Investigation of multiple-satellite formation configurations for single-pass synthetic aperture radar interferometry

Abstract

In the context of future synthetic aperture radar (SAR) missions, the need for more accurate digital elevation models (DEMs) calls for novel satellite formation concepts. Since 2010, the TanDEM-X mission has provided accurate DEMs using two spacecraft flying a helix formation. This configuration consists of one daughter spacecraft orbiting the mother satellite, creating a slowly varying across-track baseline for interferometry. The TanDEM-X mission provided a DEM with an unprecedented 12 m horizontal resolution and 2 m height accuracy. Building upon these findings, this work investigates various formation configurations, including those with fixed baselines when small separations are involved, which are of interest for interferometry at high frequencies, e.g., Ka-band. Additionally, configurations with more than two spacecraft are explored to evaluate the potential of achieving multiple baselines in a single pass. Starting from a preliminary analysis of the control effort to maintain a fixed baseline under a continuous control scheme, this work examines novel formation geometries in combination with interferometry and power requirements to propose design strategies for future SAR missions. It combines the requirements on the delta-velocity budget with the platform power demand, to assess the power needed by the electric thrusters to maintain two different formation configurations: the classical helix and the fixed-baselines relative trajectories.
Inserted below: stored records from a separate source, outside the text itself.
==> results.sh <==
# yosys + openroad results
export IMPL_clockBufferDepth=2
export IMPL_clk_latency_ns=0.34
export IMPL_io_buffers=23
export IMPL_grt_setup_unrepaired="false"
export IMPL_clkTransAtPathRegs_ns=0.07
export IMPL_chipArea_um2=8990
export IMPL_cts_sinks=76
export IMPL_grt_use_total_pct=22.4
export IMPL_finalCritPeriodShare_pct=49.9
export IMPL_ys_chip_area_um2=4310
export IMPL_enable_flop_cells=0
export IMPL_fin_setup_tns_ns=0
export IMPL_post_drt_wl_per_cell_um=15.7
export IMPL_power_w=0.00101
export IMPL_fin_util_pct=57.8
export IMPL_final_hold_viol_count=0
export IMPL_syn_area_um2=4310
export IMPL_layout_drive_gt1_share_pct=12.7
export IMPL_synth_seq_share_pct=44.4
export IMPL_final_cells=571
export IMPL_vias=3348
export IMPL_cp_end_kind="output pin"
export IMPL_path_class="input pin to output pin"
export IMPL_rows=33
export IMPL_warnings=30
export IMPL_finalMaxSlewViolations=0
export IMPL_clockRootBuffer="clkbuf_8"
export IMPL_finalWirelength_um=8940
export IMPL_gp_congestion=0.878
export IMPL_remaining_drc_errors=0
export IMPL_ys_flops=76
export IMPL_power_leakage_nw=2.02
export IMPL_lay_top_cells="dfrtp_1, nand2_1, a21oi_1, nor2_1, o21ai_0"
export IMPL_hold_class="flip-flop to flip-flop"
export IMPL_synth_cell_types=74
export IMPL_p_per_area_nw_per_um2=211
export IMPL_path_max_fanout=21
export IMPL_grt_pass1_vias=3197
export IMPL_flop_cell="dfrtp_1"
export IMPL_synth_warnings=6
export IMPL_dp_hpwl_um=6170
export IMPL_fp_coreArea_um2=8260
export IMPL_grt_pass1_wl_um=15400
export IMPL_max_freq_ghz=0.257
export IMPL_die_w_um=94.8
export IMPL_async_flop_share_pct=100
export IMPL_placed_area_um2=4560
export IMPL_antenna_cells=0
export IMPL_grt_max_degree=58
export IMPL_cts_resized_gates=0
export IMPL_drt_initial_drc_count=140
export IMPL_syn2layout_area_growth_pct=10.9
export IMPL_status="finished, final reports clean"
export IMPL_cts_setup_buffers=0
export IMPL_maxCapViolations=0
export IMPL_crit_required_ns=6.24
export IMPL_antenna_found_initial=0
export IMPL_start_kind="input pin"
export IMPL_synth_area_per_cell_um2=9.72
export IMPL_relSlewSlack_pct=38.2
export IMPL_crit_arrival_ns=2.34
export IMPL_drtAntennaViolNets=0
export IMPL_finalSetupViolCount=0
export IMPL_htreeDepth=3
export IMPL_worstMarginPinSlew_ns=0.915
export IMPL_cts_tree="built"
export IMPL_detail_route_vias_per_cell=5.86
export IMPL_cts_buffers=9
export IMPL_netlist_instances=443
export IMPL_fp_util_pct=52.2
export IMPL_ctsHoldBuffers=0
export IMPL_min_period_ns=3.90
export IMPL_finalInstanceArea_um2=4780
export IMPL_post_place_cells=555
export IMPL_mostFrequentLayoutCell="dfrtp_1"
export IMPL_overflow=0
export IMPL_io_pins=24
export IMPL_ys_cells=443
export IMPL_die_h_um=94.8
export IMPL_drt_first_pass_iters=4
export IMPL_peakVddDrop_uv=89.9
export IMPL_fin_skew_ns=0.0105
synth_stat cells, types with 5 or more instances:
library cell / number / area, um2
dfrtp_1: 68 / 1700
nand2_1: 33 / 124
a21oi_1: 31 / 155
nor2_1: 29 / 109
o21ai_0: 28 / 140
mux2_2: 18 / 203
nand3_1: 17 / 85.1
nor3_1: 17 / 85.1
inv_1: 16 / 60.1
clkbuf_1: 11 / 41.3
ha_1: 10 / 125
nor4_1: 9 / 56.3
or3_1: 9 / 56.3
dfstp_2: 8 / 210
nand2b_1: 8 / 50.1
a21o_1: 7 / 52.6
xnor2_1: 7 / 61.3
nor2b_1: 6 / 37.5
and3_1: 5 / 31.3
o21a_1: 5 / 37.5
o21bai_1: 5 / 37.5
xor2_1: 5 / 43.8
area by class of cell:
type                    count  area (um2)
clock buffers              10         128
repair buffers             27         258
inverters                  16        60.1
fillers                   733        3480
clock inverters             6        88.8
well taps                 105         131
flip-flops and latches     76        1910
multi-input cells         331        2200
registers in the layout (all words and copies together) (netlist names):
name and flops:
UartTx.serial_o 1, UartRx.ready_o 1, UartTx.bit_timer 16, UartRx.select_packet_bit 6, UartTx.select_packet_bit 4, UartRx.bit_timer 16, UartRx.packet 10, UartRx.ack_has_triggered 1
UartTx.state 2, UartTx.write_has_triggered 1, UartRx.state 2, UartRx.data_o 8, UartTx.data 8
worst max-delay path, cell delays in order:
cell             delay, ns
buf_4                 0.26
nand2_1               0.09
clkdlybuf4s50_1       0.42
==> ./design.v <==
module controle(clock, count, Tx, Ty, Tz, Tula);
input wire clock;
input wire [3:0] count;
output reg [2:0] Tula;
output reg [2:0] Tx;
output reg [2:0] Ty;
output reg [2:0] Tz;
parameter HOLD = 3'b000;
parameter LOAD = 3'b001;
parameter SHIFTR = 3'b010;
parameter SHIFTL = 3'b011;
parameter RESET = 3'b100;
parameter ADD = 3'b000;
parameter SUB = 3'b001;
parameter MAIOR  = 3'b010;
parameter MENOR = 3'b011;
parameter IGUAL = 3'b100;
parameter XOR = 3'b101;
parameter AND = 3'b110;
always @(posedge clock) begin
	case(count)
		4'b0000 : begin
			Ty <= RESET;
			Tx <= LOAD;
			Tz <= RESET;
			Tula <= ADD;
			end
		4'b0001 : begin
			Ty <= LOAD;
			Tx <= LOAD;
			Tz <= HOLD;
			Tula <= ADD;
			end
		4'b0010 : begin
			Ty <= LOAD;
			Tx <= RESET;
			Tz <= RESET;
			Tula <= ADD;
			end
		4'b0011 : begin
			Tx <= RESET;
			Ty <= SHIFTR;
			Tz <= RESET;
			Tula <= ADD;
			end
		4'b0100 : begin
			Tx <= RESET;
			Ty <= RESET;
			Tz <= LOAD;
			Tula <= ADD;
			end
		4'b0101 : begin
			Tx <= HOLD;
			Ty <= HOLD;
			Tz <= HOLD;
			Tula <= ADD;
			end	
	endcase
end
endmodule
==> ./run.sh <==
#!/bin/bash
# OpenROAD 26Q1-2900-gdf79404cd8, Yosys 0.63+post, stock flow scripts
make -C /OpenROAD-flow-scripts/flow DESIGN_CONFIG=/design/flow/config.mk WORK_HOME=/design/flow/orfs finish
==> ./config.mk <==
export PLATFORM = sky130hd
export DESIGN_NAME = controle
export DESIGN_NICKNAME = controle
export VERILOG_FILES = /design/flow/design.v
export SDC_FILE = /design/flow/constraint.sdc
export NUM_CORES = 4
export LEC_CHECK = 1
export CORE_AREA = 10 10 70 70
export DIE_AREA = 0 0 80 80
==> ./constraint.sdc <==
current_design controle

set clk_period 1.7
set clk_io_pct 0.2

create_clock -name clk0 -period $clk_period [get_ports {clock}]

set non_clock_inputs [all_inputs -no_clocks]
set_input_delay [expr $clk_period * $clk_io_pct] -clock clk0 $non_clock_inputs
set_output_delay [expr $clk_period * $clk_io_pct] -clock clk0 [all_outputs]
==> results.toml <==
# synthesis and place-and-route metrics
[synth]
most_common_cell = "sky130_fd_sc_hd__edfxtp_1"
synth_top_area_share_pct = 54.37
post_synth_arst_share_pct = 0
ys_cells = 30
post_synth_num_cell_types = 14
common_cells = "sky130_fd_sc_hd__edfxtp_1 (7), sky130_fd_sc_hd__buf_4 (6), sky130_fd_sc_hd__a21oi_1 (4), sky130_fd_sc_hd__buf_6 (2), sky130_fd_sc_hd__nand2b_1 (2)"
ys_seq_share_pct = 54.37
syn_area_um2 = 386.6
netlist_top_cells_area = "sky130_fd_sc_hd__edfxtp_1 (54%), sky130_fd_sc_hd__buf_4 (12%), sky130_fd_sc_hd__nor4b_4 (6.1%)"
yosysWarningCount = 1
ys_chip_area_um2 = 386.6
synth_top_flop_cell = "sky130_fd_sc_hd__edfxtp_1"
post_synthesis_area_per_instance_um2 = 12.89
synth-edff-count = 7
synth-seq-cells = 7
synth.largest_area_cell = "sky130_fd_sc_hd__edfxtp_1"
synthesis.instances = 30

[setup_path]
path_delay_family = "buffers and inverters"
endpoint = "Ty[1]"
startpoint_type = "register"
startpoint = "Ty[1]$_DFFE_PP_"
path_max_fanout = 1
req_time_crit_path_ns = 1.36
critical_path.cell_chain = "clkdlybuf4s50_1"
worstPathBufferInverterCount = 1
critical_path_cell_count = 1
critPathSlowestCell = "sky130_fd_sc_hd__clkdlybuf4s50_1"
cp.arrival_ns = 1.03
timing.critical_path.slowest_cell_delay_ns = 0.47
setup.worst_path.class = "register to primary output"
end_kind = "primary output"

[detailed_routing]
route.detailed.vias_per_inst = 2.655
total_wirelength_um = 733
routed-via-count = 231
wl_met2_um = 349
detail-route-antenna-nets = 0
met1Wirelength_um = 283
drt_pre_antenna_iters = 5
detail_route.drc_violations = 0
detailroute.wirelength.met3_um = 73
inserted_diodes = 0
routed.top_layer = "met4"
post_drt_wl_per_cell_um = 8.425
drt_first_iter_violations = 6

[cells_and_area]
finalCoreUtilization_pct = 15.46
seqCellArea_um2 = 210.2
drive_above_1_share_pct = 12.20
logic_area_um2 = 123.9
area.growth.synth_to_final_pct = 36.57
num-fill-cells = 391

[floorplanning]
dieHeight_um = 80
chip_area_um2 = 6400
floorplan.core_area_um2 = 3416
ios = 17
placement_row_count = 21
die_width_um = 80
floorplanUtilization_pct = 11.32

[clock_network]
holdBufCountCts = 0
ctsHtreeMaxLevel = 1
clockBufferDepth = 2
clock_tree_from_tritoncts = "built"
clkTransAtPathRegs_ns = 0.05
cts_num_sinks = 7
cts_root_buffer = "sky130_fd_sc_hd__clkbuf_4"
post_cts.resized_instances = 0
cts_buffers = 3
post_cts_buffers = 0

[run]
warning_count = 25
timing.max_cap.violations = 0

[global_routing]
antenna_found_initial = 0
grt_max_degree = 10
grt_pass1_wl_um = 1090
grt_remaining_overflow = 0
number_of_global_route_vias_before_repair = 234
gr-usage-all-layers_pct = 2.175

[final_timing]
max_clock_freq_mhz = 728.2
timing.setup.tns_ns = 0
final-setup-viol-count = 0
final_hold_viol_count = 0
final_min_period_over_clock_period_pct = 80.78
post-route-min-period_ns = 1.373
rsz0062_at_grt = "no"
slew_viol_final = 0
fin_worst_hold_slack_ns = 0.8937

[power_and_ir_drop]
power.static_leakage_nw = 0.1761
power.density_nw_per_um2 = 790.9
vdd.ir_drop.worst_mv = 0.1335
total_power_uw = 417.6

[hold_path]
class_of_the_most_critical_hold_timing_path = "input pin to register"

[run_status]
status = "completed"

[placed_design]
finalWeightedCongestion = 0.6857
io_buffer_count = 11
[worst min path at each step]
stage,cells after the start,to,from
6_report,2,Tz[2]$_DFFE_PP_,count[0]
5_1_grt,2,Tz[0]$_DFFE_PP_,count[0]
4_1_cts,2,Tz[2]$_DFFE_PP_,count[0]
[sequential cells by signal, summed over array words and instances, names as in the netlist]
register / cells
Tx: 2
Ty: 3
Tz: 2
[./config.mk]
export PLATFORM = sky130hd
export DESIGN_NAME = counter
export DESIGN_NICKNAME = counter
export VERILOG_FILES = /design/flow/design.v
export SDC_FILE = /design/flow/constraint.sdc
export NUM_CORES = 4
export LEC_CHECK = 1
export CORE_AREA = 10 10 70 70
export DIE_AREA = 0 0 80 80
[./constraint.sdc]
current_design counter

set clk_period 1.4
set clk_io_pct 0.2

create_clock -name clk0 -period $clk_period [get_ports {clock}]

set non_clock_inputs [all_inputs -no_clocks]
set_input_delay [expr $clk_period * $clk_io_pct] -clock clk0 $non_clock_inputs
set_output_delay [expr $clk_period * $clk_io_pct] -clock clk0 [all_outputs]
[./design.v]
module counter(clock, outCounter);
input wire clock;
output reg[3:0] outCounter;
parameter START = 4'b0000;
parameter END = 4'b0101;
always @(posedge clock) begin
	if(outCounter >= END)
		outCounter = START;
	else
		outCounter = (outCounter + 1);
end
endmodule
[./run.sh]
#!/bin/bash
# OpenROAD 26Q1-2900-gdf79404cd8, Yosys 0.63+post, stock flow scripts
make -C /OpenROAD-flow-scripts/flow DESIGN_CONFIG=/design/flow/config.mk WORK_HOME=/design/flow/orfs finish
==> design/flow/run.sh <==
#!/bin/bash
# OpenROAD 26Q1-2900-gdf79404cd8, Yosys 0.63+post, stock flow scripts
make -C /OpenROAD-flow-scripts/flow DESIGN_CONFIG=/design/flow/config.mk WORK_HOME=/design/flow/orfs finish
==> design/flow/config.mk <==
export PLATFORM = sky130hd
export DESIGN_NAME = registradorX
export DESIGN_NICKNAME = registradorX
export VERILOG_FILES = /design/flow/design.v
export SDC_FILE = /design/flow/constraint.sdc
export NUM_CORES = 4
export LEC_CHECK = 1
export CORE_AREA = 10 10 70 70
export DIE_AREA = 0 0 80 80
==> design/flow/constraint.sdc <==
current_design registradorX

set clk_period 2.3
set clk_io_pct 0.2

create_clock -name clk0 -period $clk_period [get_ports {clock}]

set non_clock_inputs [all_inputs -no_clocks]
set_input_delay [expr $clk_period * $clk_io_pct] -clock clk0 $non_clock_inputs
set_output_delay [expr $clk_period * $clk_io_pct] -clock clk0 [all_outputs]
File: flow/config.mk
export PLATFORM = sky130hd
export DESIGN_NAME = weight_memory
export DESIGN_NICKNAME = weight_memory
export VERILOG_FILES = /design/flow/design.v
export SDC_FILE = /design/flow/constraint.sdc
export NUM_CORES = 4
export LEC_CHECK = 1
export CORE_AREA = 10 10 180 180
export DIE_AREA = 0 0 190 190
File: flow/constraint.sdc
current_design weight_memory

set clk_period 5.1
set clk_io_pct 0.2

create_clock -name clk0 -period $clk_period [get_ports {clk}]

set non_clock_inputs [all_inputs -no_clocks]
set_input_delay [expr $clk_period * $clk_io_pct] -clock clk0 $non_clock_inputs
set_output_delay [expr $clk_period * $clk_io_pct] -clock clk0 [all_outputs]
File: flow/design.v
module act_memory
    #(
        parameter DEBUG = 0,
        parameter NAME = "DEFAULT ACT MEM",
        parameter ENTRY_NUM = 16,
        parameter DIM = 1,
        parameter DATA_SIZE = 64)(
    input clk,
    output [DATA_SIZE-1:0] out_data,
    input write,
    input [15:0] index_entry,
    input [15:0] index_y,
    input [15:0] index_x,
    input [DATA_SIZE-1:0] in_data,
    input [15:0] read_index_entry,
    input [15:0] read_index_y,
    input [15:0] read_index_x
);
    reg [DATA_SIZE-1:0] mem [ENTRY_NUM-1:0][DIM-1:0][DIM-1:0];
    assign out_data = mem[read_index_entry][read_index_y][read_index_x];
    always @(posedge clk)begin
        if (write)begin
            mem[index_entry][index_y][index_x] = in_data;
            if (DEBUG) begin
                $display("%s : WRITE : mem[%d][%d][%d] = %f", NAME, index_entry, index_y, index_x, $bitstoreal(mem[index_entry][index_y][index_x]));
            end
        end
    end
endmodule
module weight_memory #(    
    parameter DEBUG = 0,
    parameter NAME = "DEFAULT WEIGHT MEM",
    parameter NUM_INPUTS = 1,
    parameter NUM_OUTPUTS = 1,
    parameter DIM = 1,
    parameter DATA_SIZE = 64)(
    input clk,
    output [DATA_SIZE-1:0] out_data_weight,
    output [DATA_SIZE-1:0] out_data_bias,
    input weight_write,
    input bias_write,
    input [15:0] index_in,
    input [15:0] index_out,
    input [15:0] index_k_y,
    input [15:0] index_k_x,
    input [15:0] read_index_in,
    input [15:0] read_index_out,
    input [15:0] read_index_y,
    input [15:0] read_index_x,  
    input [15:0] read_index_bias,  
    input [DATA_SIZE-1:0] in_data
);
    reg [DATA_SIZE-1:0] mem_weight [NUM_INPUTS-1:0][NUM_OUTPUTS-1:0][DIM-1:0][DIM-1:0];
    reg [DATA_SIZE-1:0] mem_bias [NUM_OUTPUTS-1:0];
    assign out_data_weight = mem_weight[read_index_in][read_index_out][read_index_y][read_index_x];
    assign out_data_bias = mem_bias[read_index_bias];
    always @(posedge clk)begin
        if (weight_write)begin
            mem_weight[index_in][index_out][index_k_y][index_k_x] <= in_data;
            if (DEBUG) begin
                $display("%s : WRITE weight: mem[%d][%d][%d][%d] = %f", NAME, index_in, index_out, index_k_y, index_k_x, $bitstoreal(in_data));
            end
        end
        else if (bias_write) begin
            mem_bias[index_k_x] <= in_data;
            if (DEBUG) begin
                $display("%s : WRITE bias: mem[%d] = %f", NAME, index_k_x, $bitstoreal(in_data));
            end
        end
    end
endmodule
This analysis is performed parametrically upon the spacecraft separation and the orbit altitude, including the main external perturbations, such as the Earth's oblateness and the atmospheric drag. Furthermore, it conducts a parametric analysis of the antenna power requirement, as a function of the orbit height and the instrument duty cycle. This information, combined with the delta-velocity budget and power demand, is essential for identifying optimal combinations of orbit altitude, spacecraft separation, and antenna parameters for different operational scenarios. The results of this work offer a tool for identifying the most suitable orbital and interferometric parameters based on the specific application needs.